# superworms



## metallica101019 (Jan 15, 2003)

Hey I was just wondering if it was safe to feed superworms to my rhom? will it benefit the rhom? thanks for everyones responses!

Phil


----------



## Genin (Feb 4, 2003)

hey phil, haven't seen you on for a long time. yes it's ok to feed superworms to your rhom, but i am pretty sure they are high in fat content. by the way did you ever get that stuff from Globber99? he never got back to me about that.

Joe


----------



## metallica101019 (Jan 15, 2003)

hey joe whats going on? no i never got that filter from him but thanks for the info!

phil


----------



## Genin (Feb 4, 2003)

that sucks bro. your welcome









Joe


----------



## RhomZilla (Feb 12, 2003)

What exactly are "superworms"?


----------



## metallica101019 (Jan 15, 2003)

superworms pic 

this is what they are


----------



## dudelo560 (Oct 30, 2003)

superworms common name is meal worms and are availble at any fishing store...or usually a pet store....are they any good for my p'z ?


----------



## gullzway (Oct 24, 2003)

I was wondering about meal worms also.

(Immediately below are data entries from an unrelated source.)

<file path="config.mk">
export PLATFORM = sky130hd
export DESIGN_NAME = tetp_ctrl
export DESIGN_NICKNAME = d
export VERILOG_FILES = /design/src/rtl/tetp_pkg.sv /design/src/rtl/tetp_ctrl.sv
export SDC_FILE = /design/constraint.sdc
export NUM_CORES = 1
export LEC_CHECK = 0
export BUFFER_PORTS_ARGS = -buffer_cell sky130_fd_sc_hd__buf_2
export CORE_MARGIN = 2
export CORE_UTILIZATION = 53
export CTS_BUF_LIST = sky130_fd_sc_hd__clkbuf_4 sky130_fd_sc_hd__clkbuf_8
export CTS_CLUSTER_DIAMETER = 50
export CTS_CLUSTER_SIZE = 20
export DETAILED_ROUTE_END_ITERATION = 6
export GPL_ROUTABILITY_DRIVEN = 0
export HOLD_SLACK_MARGIN = 0.08
export PLACE_DENSITY = 0.78
export SKIP_CTS_REPAIR_TIMING = 1
export SLEW_MARGIN = 15
export SYNTH_ARGS = -nofsm -noshare
export SYNTH_HDL_FRONTEND = slang
export SYNTH_SLANG_ARGS = --single-unit
</file>
<file path="constraint.sdc">
create_clock -name i_clk -period 2.25 [get_ports i_clk]
set_clock_uncertainty 0.2 [all_clocks]
set_input_delay 0.225 -clock i_clk [delete_from_list [all_inputs] [get_ports i_clk]]
set_output_delay 0.225 -clock i_clk [all_outputs]
set_load 0.02 [all_outputs]
</file>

Don't have my P's yet, but my aunt raises mealworms by the thousand. Planning on feeding them to the P's, if they will eat them. I put one in the tank with 2 big goldfish that try to eat everything and they didn't even pay attention to it.


----------



## pamonster (Jun 26, 2003)

my piranhas love all types of works!


----------



## Guest (Dec 12, 2003)

I feed superworms to my black ghost knife fish. I crack their heads open before I put them in the tank so that they don't bury under the gravel and get out of reach of the fish.


----------